Advances in molecular genetics of
hypertrophic cardiomyopathy (HCM) have led to identification of mutations in 11 genes coding for sarcomeric
proteins. In addition, mutations in gene coding for the gamma subunit of
AMP-activated protein kinase and triplet-repeat syndromes, as well as in
mitochondrial DNA have been identified in patients with HCM. Mutations in genes coding for the
beta-myosin heavy chain, myosin binding protein-C, and cardiac
troponin T account for approximately 2/3 of all HCM cases. Accordingly, HCM is considered a disease of contractile sarcomeric
proteins. Genotype-phenotype correlation studies show mutations and the genetic background affect the phenotypic expression of HCM. The final phenotype is the result of interactions between the causal genes, genetic background (modifier genes), and probably the environmental factors.

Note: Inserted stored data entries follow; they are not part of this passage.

`src/rtl/bit_adder.sv`:
```
// Single-bit full adder with an optional one-stage output register.
// The combinational sum/carry are always available; the registered copy
// is captured only on qualified cycles and carries its own valid flag.
module bit_adder #(
    parameter int REG_OUT = 1
) (
    input  logic clk,
    input  logic rst,
    input  logic a,
    input  logic b,
    input  logic carry_in,
    input  logic in_valid,
    output logic result,
    output logic carry_out,
    output logic result_q,
    output logic carry_out_q,
    output logic out_valid
);

    // Full-adder equations; X/Z on inputs propagate through unmasked.
    always_comb begin
        result    = a ^ b ^ carry_in;
        carry_out = (a & b) | (a & carry_in) | (b & carry_in);
    end

    generate
        if (REG_OUT != 0) begin : g_reg
            logic result_r;
            logic carry_out_r;
            logic out_valid_r;

            // Pipeline register: data loads only when qualified and holds otherwise,
            // while valid tracks in_valid of the previous edge; reset wins over capture.
            always_ff @(posedge clk) begin
                if (rst) begin
                    result_r    <= 1'b0;
                    carry_out_r <= 1'b0;
                    out_valid_r <= 1'b0;
                end else if (in_valid) begin
                    result_r    <= result;
                    carry_out_r <= carry_out;
                    out_valid_r <= 1'b1;
                end else begin
                    out_valid_r <= 1'b0;
                end
            end

            assign result_q    = result_r;
            assign carry_out_q = carry_out_r;
            assign out_valid   = out_valid_r;
        end else begin : g_noreg
            // Without the register stage the registered outputs are constant zero.
            assign result_q    = 1'b0;
            assign carry_out_q = 1'b0;
            assign out_valid   = 1'b0;
        end
    endgenerate

endmodule

```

The molecular pathogenesis of HCM is not completely understood. The initial defects caused by the
mutant proteins are diverse. However, despite their diversity, they converge into common final pathway of impaired cardiac myocyte function. The latter leads to an increased myocyte stress and subsequent activation of stress-responsive signaling
kinases and trophic factors, which activate the transcriptional machinery inducing
cardiac hypertrophy, interstitial
fibrosis and myocyte disarray, the pathological characteristics of HCM. Studies in transgenic animal models show that
cardiac hypertrophy, interstitial
fibrosis, and myocyte disarray are potentially reversible. These findings raise the possibility of reversal of evolving phenotype or prevention of phenotypes in human patients with HCM. Elucidation of the molecular genetic basis and the pathogenesis of HCM could provide the opportunity for genetic based diagnosis, risk stratification, and implementation of preventive and therapeutic measures in those who have inherited the causal mutations for HCM.